I shall tell you what I mean by health: if the mind is content with its own self; if it has confidence in itself; if it understands that all those things for which men pray, all the benefits which are bestowed and sought for, are of no importance in relation to a life of happiness; under such conditions it is sound. 

 

For anything that can be added to is imperfect; anything that can suffer loss is not lasting; but let the man whose happiness is to be lasting, rejoice in what is truly his own. 

 

Now all that which the crowd gapes after, ebbs and flows. Fortune gives us nothing which we can really own. But even these gifts of Fortune please us when reason has tempered and blended them to our taste; for it is reason which makes acceptable to us even external goods that are disagreeable to use if we absorb them too greedily. 

—from Seneca, Moral Letters 72 

 

When I was still a young pup, my mother made a point of keeping me home from school for at least one extra day after I had overcome a fever, to make certain I could build up my strength.
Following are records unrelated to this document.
Background: an optimization exercise with open tools, aiming at a short achievable clock period and few clock cycles per item. Do not read the settings as production practice. Only simulation tests tie the RTL to the original design; equivalence was not proved.

**design/flow/constraint.sdc**
```tcl
create_clock -name core_clock -period 20.0 [get_ports {clk}]
set_input_delay 4.0000 -clock core_clock [delete_from_list [all_inputs] [get_ports {clk}]]
set_output_delay 4.0000 -clock core_clock [all_outputs]
set_load 0.01 [all_outputs]
```
**design/flow/design.v**
```verilog
module cell_screen (
    input  wire               clk,
    input  wire               rst,
    input  wire               tone_we,
    input  wire [7:0]         tone_addr,
    input  wire [11:0]        tone_data,
    input  wire [11:0]        lev1,
    input  wire [11:0]        lev2,
    input  wire [11:0]        lev3,
    input  wire               in_valid,
    output wire               in_ready,
    input  wire [7:0]         in_pix,
    input  wire signed [15:0] in_err,
    input  wire               in_miss,
    input  wire               in_last,
    input  wire signed [15:0] in_inl,
    input  wire signed [15:0] in_inr,
    output wire               out_valid,
    input  wire               out_ready,
    output wire [1:0]         out_level,
    output wire signed [15:0] out_err,
    output wire               out_last,
    output wire signed [15:0] out_el,
    output wire signed [15:0] out_er
);
    localparam integer CAP = 12;     
    function signed [15:0] clamp16;
        input signed [19:0] v;
        begin
            if (v > 20'sd32767)
                clamp16 = 16'sh7fff;
            else if (v < -20'sd32768)
                clamp16 = 16'sh8000;
            else
                clamp16 = v[15:0];
        end
    endfunction
    function signed [15:0] dr_of;
        input signed [17:0] e;
        input               miss;
        reg   signed [21:0] e7, e5;
        reg   signed [17:0] a, b;
        begin
            e7 = e * 7;
            e5 = e * 5;
            a  = e7 >>> 4;
            b  = e5 >>> 4;
            dr_of = miss ? (a + b) : a;
        end
    endfunction
    reg        tw_we;
    reg [7:0]  tw_addr;
    reg [11:0] tw_data;
    reg [11:0] tone [0:255];
    always @(posedge clk) begin
        tw_we   <= tone_we;
        tw_addr <= tone_addr;
        tw_data <= tone_data;
        if (tw_we)
            tone[tw_addr] <= tw_data;
    end
    reg [11:0] l1, l2, l3;
    reg [11:0] h1, h2, h3;           
    always @(posedge clk) begin
        l1 <= lev1;
        l2 <= lev2;
        l3 <= lev3;
        h1 <= l1 >> 1;
        h2 <= ({1'b0, l1} + {1'b0, l2}) >> 1;
        h3 <= ({1'b0, l2} + {1'b0, l3}) >> 1;
    end
    reg        in_ready_r;
    reg  [4:0] inflight;
    reg        ov;                   
    wire acc = in_valid & in_ready_r;
    wire pop = ov & out_ready;
    wire [4:0] inflight_nx = inflight + {4'd0, acc} - {4'd0, pop};
    always @(posedge clk) begin
        if (rst) begin
            inflight   <= 5'd0;
            in_ready_r <= 1'b1;
        end else begin
            inflight   <= inflight_nx;
            in_ready_r <= (inflight_nx < CAP);
        end
    end
    assign in_ready = in_ready_r;
    reg               i_v;
    reg        [7:0]  i_pix;
    reg signed [15:0] i_err, i_inl, i_inr;
    reg               i_miss, i_last;
    reg               i_first;       
    always @(posedge clk) begin
        i_v    <= acc & ~rst;
        i_pix  <= in_pix;
        i_err  <= in_err;
        i_inl  <= in_inl;
        i_inr  <= in_inr;
        i_miss <= in_miss;
        i_last <= in_last;
        if (rst)
            i_first <= 1'b1;
        else if (i_v)
            i_first <= i_last;
    end
    reg               s1_v;
    reg        [11:0] s1_T;
    reg signed [17:0] s1_P;
    reg               s1_miss, s1_last, s1_first;
    always @(posedge clk) begin
        s1_v     <= i_v & ~rst;
        s1_T     <= tone[i_pix];
        s1_P     <= i_err + (i_first ? i_inl : 16'sd0) + (i_last ? i_inr : 16'sd0);
        s1_miss  <= i_miss;
        s1_last  <= i_last;
        s1_first <= i_first;
    end
    wire signed [19:0] c_TP  = s1_P + $signed({8'd0, s1_T});
    wire signed [19:0] c_Q0  = c_TP;
    wire signed [19:0] c_Q1  = c_TP - $signed({8'd0, l1});
    wire signed [19:0] c_Q2  = c_TP - $signed({8'd0, l2});
    wire signed [19:0] c_Q3  = c_TP - $signed({8'd0, l3});
    wire signed [17:0] c_Ehi = $signed({6'd0, s1_T}) + 18'sd32767
                             - (s1_miss ? 18'sd0 : $signed({6'd0, l3}));
    wire signed [17:0] c_Elo = $signed({6'd0, s1_T}) - 18'sd32768;
    reg               s2_v;
    reg signed [19:0] s2_t1, s2_t2, s2_t3, s2_thi, s2_tlo;
    reg        [19:0] s2_R0, s2_R1, s2_R2, s2_R3;    
    reg        [17:0] s2_G0, s2_G1;                  
    reg        [3:0]  s2_Q0l;                        
    reg signed [19:0] s2_Q0, s2_Q1, s2_Q2, s2_Q3;
    reg signed [17:0] s2_Ehi, s2_Elo;
    reg signed [15:0] s2_CH, s2_CL;
    reg               s2_miss, s2_last, s2_first;
    always @(posedge clk) begin
        s2_v     <= s1_v & ~rst;
        s2_t1    <= $signed({8'd0, h1}) - c_TP;
        s2_t2    <= $signed({8'd0, h2}) - c_TP;
        s2_t3    <= $signed({8'd0, h3}) - c_TP;
        s2_thi   <= 20'sd32767 - s1_P;
        s2_tlo   <= -20'sd32769 - s1_P;
        s2_R0    <= c_Q0 * 7;
        s2_R1    <= c_Q1 * 7;
        s2_R2    <= c_Q2 * 7;
        s2_R3    <= c_Q3 * 7;
        s2_G0    <= c_Q0 * 3;
        s2_G1    <= c_Q0 * 3 - 20'sd4;
        s2_Q0l   <= c_Q0[3:0];
        s2_Q0    <= c_Q0;
        s2_Q1    <= c_Q1;
        s2_Q2    <= c_Q2;
        s2_Q3    <= c_Q3;
        s2_Ehi   <= c_Ehi;
        s2_Elo   <= c_Elo;
        s2_CH    <= dr_of(c_Ehi, s1_miss);
        s2_CL    <= dr_of(c_Elo, s1_miss);
        s2_miss  <= s1_miss;
        s2_last  <= s1_last;
        s2_first <= s1_first;
    end
    reg signed [15:0] d;             
    wire signed [19:0] dx = d;
    wire gt1 = dx > s2_t1;
    wire gt2 = dx > s2_t2;
    wire gt3 = dx > s2_t3;
    wire hi  = dx > s2_thi;
    wire lo  = !(dx > s2_tlo);
    wire [19:0] d20 = dx;
    wire [19:0] sF0 = (d20 << 3) - d20 + s2_R0;
    wire [19:0] sF1 = (d20 << 3) - d20 + s2_R1;
    wire [19:0] sF2 = (d20 << 3) - d20 + s2_R2;
    wire [19:0] sF3 = (d20 << 3) - d20 + s2_R3;
    wire [17:0] sG0 = (d20[17:0] << 1) + d20[17:0] + s2_G0;
    wire [17:0] sG1 = (d20[17:0] << 1) + d20[17:0] + s2_G1;
    wire [3:0] m = d[3:0] + s2_Q0l;
    reg        corr;
    always @(*) begin
        case (m)
            4'd2, 4'd3, 4'd4, 4'd6, 4'd8, 4'd9, 4'd11,
            4'd12, 4'd15:         corr = 1'b1;
            default:             corr = 1'b0;
        endcase
    end
    wire [1:0] kk = gt3 ? 2'd3 : gt2 ? 2'd2 : gt1 ? 2'd1 : 2'd0;
    wire [1:0] k  = s2_miss ? 2'd0 : kk;
    reg signed [15:0] dr_col;
    always @(*) begin
        if (hi)
            dr_col = s2_CH;
        else if (lo)
            dr_col = s2_CL;
        else if (s2_miss)
            dr_col = corr ? sG1[17:2] : sG0[17:2];
        else if (gt3)
            dr_col = sF3[19:4];
        else if (gt2)
            dr_col = sF2[19:4];
        else if (gt1)
            dr_col = sF1[19:4];
        else
            dr_col = sF0[19:4];
    end
    always @(posedge clk) begin
        if (rst)
            d <= 16'sd0;
        else if (s2_v)
            d <= s2_last ? 16'sd0 : dr_col;
    end
    reg               s3_v;
    reg signed [15:0] s3_d, s3_dr;
    reg        [1:0]  s3_k;
    reg               s3_hi, s3_lo;
    reg signed [19:0] s3_Q;
    reg signed [17:0] s3_Ehi, s3_Elo;
    reg               s3_miss, s3_last, s3_first;
    always @(posedge clk) begin
        s3_v     <= s2_v & ~rst;
        s3_d     <= d;
        s3_dr    <= dr_col;
        s3_k     <= k;
        s3_hi    <= hi;
        s3_lo    <= lo;
        case (k)
            2'd0:    s3_Q <= s2_Q0;
            2'd1:    s3_Q <= s2_Q1;
            2'd2:    s3_Q <= s2_Q2;
            default: s3_Q <= s2_Q3;
        endcase
        s3_Ehi   <= s2_Ehi;
        s3_Elo   <= s2_Elo;
        s3_miss  <= s2_miss;
        s3_last  <= s2_last;
        s3_first <= s2_first;
    end
    wire signed [19:0] c_eu = s3_Q + s3_d;
    wire signed [17:0] c_e  = s3_hi ? s3_Ehi : s3_lo ? s3_Elo : c_eu[17:0];
    wire signed [21:0] c_e3 = c_e * 3;
    wire signed [21:0] c_e5 = c_e * 5;
    wire signed [21:0] c_e7 = c_e * 7;
    reg               s4_v;
    reg signed [17:0] s4_e;
    reg signed [17:0] s4_ddl, s4_dd0, s4_dr0;
    reg signed [15:0] s4_dr;
    reg        [1:0]  s4_k;
    reg               s4_miss, s4_last, s4_first;
    always @(posedge clk) begin
        s4_v     <= s3_v & ~rst;
        s4_e     <= c_e;
        s4_ddl   <= c_e3 >>> 4;
        s4_dd0   <= c_e5 >>> 4;
        s4_dr0   <= c_e7 >>> 4;
        s4_dr    <= s3_dr;
        s4_k     <= s3_k;
        s4_miss  <= s3_miss;
        s4_last  <= s3_last;
        s4_first <= s3_first;
    end
    wire signed [17:0] c_ddr = s4_e - s4_dr0 - s4_ddl - s4_dd0;
    reg               s5_v;
    reg signed [17:0] s5_ddl, s5_dd, s5_ddr;
    reg signed [15:0] s5_er;
    reg        [1:0]  s5_k;
    reg               s5_last, s5_first;
    always @(posedge clk) begin
        s5_v     <= s4_v & ~rst;
        s5_ddl   <= s4_ddl;
        s5_dd    <= s4_miss ? 18'sd0 : s4_dd0;
        s5_ddr   <= c_ddr;
        s5_er    <= s4_dr + c_ddr[15:0];
        s5_k     <= s4_k;
        s5_last  <= s4_last;
        s5_first <= s4_first;
    end
    reg               h_v;
    reg        [1:0]  h_k;
    reg signed [18:0] h_acc;         
    reg signed [17:0] h_ddr;         
    reg               h_last;
    reg signed [15:0] h_el, h_er;
    wire               emit   = h_v & (s5_v | h_last);
    wire signed [19:0] fin    = h_acc + (h_last ? 18'sd0 : s5_ddl);
    wire signed [18:0] acc_in = (s5_first ? 18'sd0 : h_ddr) + s5_dd;
    reg               b_v;
    reg        [1:0]  b_level;
    reg        [15:0] b_err, b_el, b_er;
    reg               b_last;
    always @(posedge clk) begin
        if (rst)
            h_v <= 1'b0;
        else if (s5_v)
            h_v <= 1'b1;
        else if (emit)
            h_v <= 1'b0;
        if (s5_v) begin
            h_k    <= s5_k;
            h_acc  <= acc_in;
            h_ddr  <= s5_ddr;
            h_last <= s5_last;
            h_er   <= s5_er;
            if (s5_first)
                h_el <= s5_ddl[15:0];
        end
        b_v     <= emit & ~rst;
        b_level <= h_k;
        b_err   <= clamp16(fin);
        b_last  <= h_last;
        b_el    <= h_el;
        b_er    <= h_er;
    end
    localparam integer W = 2 + 16 + 1 + 16 + 16;
    reg [W-1:0] qb [0:15];
    reg [3:0]   q_wp, q_rp;
    reg [4:0]   q_cnt;
    reg [W-1:0] head;
    wire [W-1:0] b_word = {b_level, b_err, b_last, b_el, b_er};
    wire         take   = !ov | out_ready;      
    wire         q_ne   = (q_cnt != 5'd0);
    wire         from_q = take & q_ne;
    wire         push_q = b_v & !(take & !q_ne);
    wire [W-1:0] cand   = q_ne ? qb[q_rp] : b_word;
    always @(posedge clk) begin
        if (rst) begin
            ov    <= 1'b0;
            q_wp  <= 4'd0;
            q_rp  <= 4'd0;
            q_cnt <= 5'd0;
        end else begin
            if (take)
                ov <= q_ne | b_v;
            if (from_q)
                q_rp <= q_rp + 4'd1;
            if (push_q)
                q_wp <= q_wp + 4'd1;
            q_cnt <= q_cnt + {4'd0, push_q} - {4'd0, from_q};
        end
        if (push_q)
            qb[q_wp] <= b_word;
        if (take)
            head <= cand;
    end
    assign out_valid = ov;
    assign {out_level, out_err, out_last, out_el, out_er} = head;
endmodule
```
This annoyed the teachers to no end, since they were enslaved by their lesson plans, and any absence would make a mess of their sacred statistics, but she wouldn’t budge, insisting that health mattered far more than bureaucracy. 

 

When I later became a teacher, I noticed how students were far too careless about getting sick, and so they all spent much the of the year in sort of a state of semi-illness, never quite recovered, and forever prone to the next wave of infections, because they had actually lost sight of what it even meant to be healthy. One half of the room was always sniffling, while the other half was always coughing. 

 

I must never confuse feeling a “bit better” with being cured, and that applies to the spirit as much as it does to the flesh. All too often, I have made the slightest bit of progress, and then hastily assumed that the work was done, only to find myself right back where I started, and perhaps in an even worse place, on account of the shame I felt from my failure. Once bitten, twice shy. 

 

Health is not being free from obstacles, but rather possessing the capacity to cope with obstacles, and so just as the body resists a disease, so the mind overcomes its circumstances. The relapse is unfortunately a sign that the work was not complete, when the expectation has rushed ahead of the reality, and the careful discipline of preparation is the best remedy against disappointment. 

 

I know all too well how the body is continually subject to corruption, and so I will be inclined to believe that the mind must be just the same, yet I am forgetting how the soul is subject only to its own judgments, as long as it remains firm in its own convictions. While disease may slowly but surely take hold of what is on the outside, a man has the power to remain invincible on the inside, according to his choice. 

 

This is why the “Stoic Sage” is not some figment of the imagination—nothing can hinder him except himself. He will face hardships, and he will confront temptations, and he will be racked with doubts, while through it all he knows that he can rise above anything Fortune might throw his way. 

 

Even as his flesh gives way, he remains constant in the virtues, thereby possessing a complete moral health. He knows who he is, in his very nature, and why no one can ever take that away from him.